Start of INPUT DATA

$ cat src/rtl/reg_alu_issue.sv
// reg_alu_issue: instruction queue and issue controller sitting directly upstream
// of reg_alu. Words enter through a valid/ready handshake and are buffered in a
// circular queue. They leave one per cycle on a registered bus, and a sticky
// carry flag is captured from reg_alu.
// Optional feature: define ISSUE_CNT_EN to add the 16-bit issue_cnt output.
`timescale 1ns/1ps
module reg_alu_issue #(
  parameter int DEPTH = 4,
  parameter int AW    = 3,
  parameter int DW    = 16,
  parameter int IW    = 4 + 3*AW + DW
) (
  input  logic                     clk,
  input  logic                     reset,
  input  logic                     start,
  input  logic                     pause,
  input  logic                     flush,
  input  logic                     in_valid,
  output logic                     in_ready,
  input  logic [IW-1:0]            in_instr,
  output logic                     sel,
  output logic                     wr,
  output logic [1:0]               op,
  output logic [AW-1:0]            rd_addr_a,
  output logic [AW-1:0]            rd_addr_b,
  output logic [AW-1:0]            wr_addr,
  output logic [DW-1:0]            d_in,
  output logic                     issue_vld,
  input  logic                     cout,
  output logic                     carry_flag,
  output logic [$clog2(DEPTH):0]   q_count,
  output logic [1:0]               state
`ifdef ISSUE_CNT_EN
  ,
  output logic [15:0]              issue_cnt
`endif
);

  localparam int PW = $clog2(DEPTH);

  localparam logic [1:0] S_IDLE  = 2'd0;
  localparam logic [1:0] S_RUN   = 2'd1;
  localparam logic [1:0] S_PAUSE = 2'd2;
  localparam logic [1:0] S_FLUSH = 2'd3;

  logic [IW-1:0] mem [DEPTH];
  logic [PW:0]   wr_ptr;
  logic [PW:0]   rd_ptr;
  logic          full;
  logic          empty;
  logic          push;
  logic          pop;
  logic          clr;
  logic [1:0]    state_nxt;
  logic [IW-1:0] bus_p1;
  logic          vld_p1;

  // The extra wrap bit on each pointer separates full from empty.
  assign empty    = (wr_ptr == rd_ptr);
  assign full     = (wr_ptr[PW] != rd_ptr[PW]) && (wr_ptr[PW-1:0] == rd_ptr[PW-1:0]);
  assign q_count  = wr_ptr - rd_ptr;
  assign in_ready = !full && (state != S_FLUSH);

  // A flush request and the FLUSH state both wipe the queue and the carry.
  // A word offered in the same cycle as a flush is discarded.
  assign clr  = flush || (state == S_FLUSH);
  assign push = in_valid && in_ready && !clr;
  assign pop  = (state == S_RUN) && !empty && !pause && !flush;

  // Next-state logic; flush outranks pause, and pause outranks start.
  always_comb begin
    state_nxt = state;
    if (flush) begin
      state_nxt = S_FLUSH;
    end else begin
      case (state)
        S_IDLE, S_PAUSE: if (start && !pause) state_nxt = S_RUN;
        S_RUN:           if (pause) state_nxt = S_PAUSE;
        default:         state_nxt = S_IDLE;
      endcase
    end
  end

  // State register.
  always_ff @(posedge clk or negedge reset) begin
    if (!reset) state <= S_IDLE;
    else        state <= state_nxt;
  end

  // Queue pointers; clearing on a flush takes priority over any push or pop.
  always_ff @(posedge clk or negedge reset) begin
    if (!reset) begin
      wr_ptr <= '0;
      rd_ptr <= '0;
    end else if (clr) begin
      wr_ptr <= '0;
      rd_ptr <= '0;
    end else begin
      if (push) wr_ptr <= wr_ptr + (PW+1)'(1);
      if (pop)  rd_ptr <= rd_ptr + (PW+1)'(1);
    end
  end

  // Queue storage holds data only; the pointers alone define what is valid.
  always_ff @(posedge clk) begin
    if (push) mem[wr_ptr[PW-1:0]] <= in_instr;
  end

  // Issue stage: pop into the bus registers, or drive an all-zero bubble.
  always_ff @(posedge clk or negedge reset) begin
    if (!reset) begin
      bus_p1 <= '0;
      vld_p1 <= 1'b0;
    end else if (pop) begin
      bus_p1 <= mem[rd_ptr[PW-1:0]];
      vld_p1 <= 1'b1;
    end else begin
      bus_p1 <= '0;
      vld_p1 <= 1'b0;
    end
  end

  assign {sel, wr, op, rd_addr_a, rd_addr_b, wr_addr, d_in} = bus_p1;
  assign issue_vld = vld_p1;

  // Sticky carry: updated only by a real ALU write; a flush clears it.
  always_ff @(posedge clk or negedge reset) begin
    if (!reset)                                          carry_flag <= 1'b0;
    else if (clr)                                        carry_flag <= 1'b0;
    else if (vld_p1 && bus_p1[IW-1] && bus_p1[IW-2])     carry_flag <= cout;
  end

`ifdef ISSUE_CNT_EN
  // Free-running count of issued words; wraps naturally and survives a flush.
  always_ff @(posedge clk or negedge reset) begin
    if (!reset)      issue_cnt <= 16'd0;
    else if (vld_p1) issue_cnt <= issue_cnt + 16'd1;
  end
`endif

endmodule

End of INPUT DATA

YOUR TASK:
In the records above, find the lines containing "push" and copy them.

TASK SOLUTION:
  logic          push;
  assign push = in_valid && in_ready && !clr;
  // Queue pointers; clearing on a flush takes priority over any push or pop.
      if (push) wr_ptr <= wr_ptr + (PW+1)'(1);
    if (push) mem[wr_ptr[PW-1:0]] <= in_instr;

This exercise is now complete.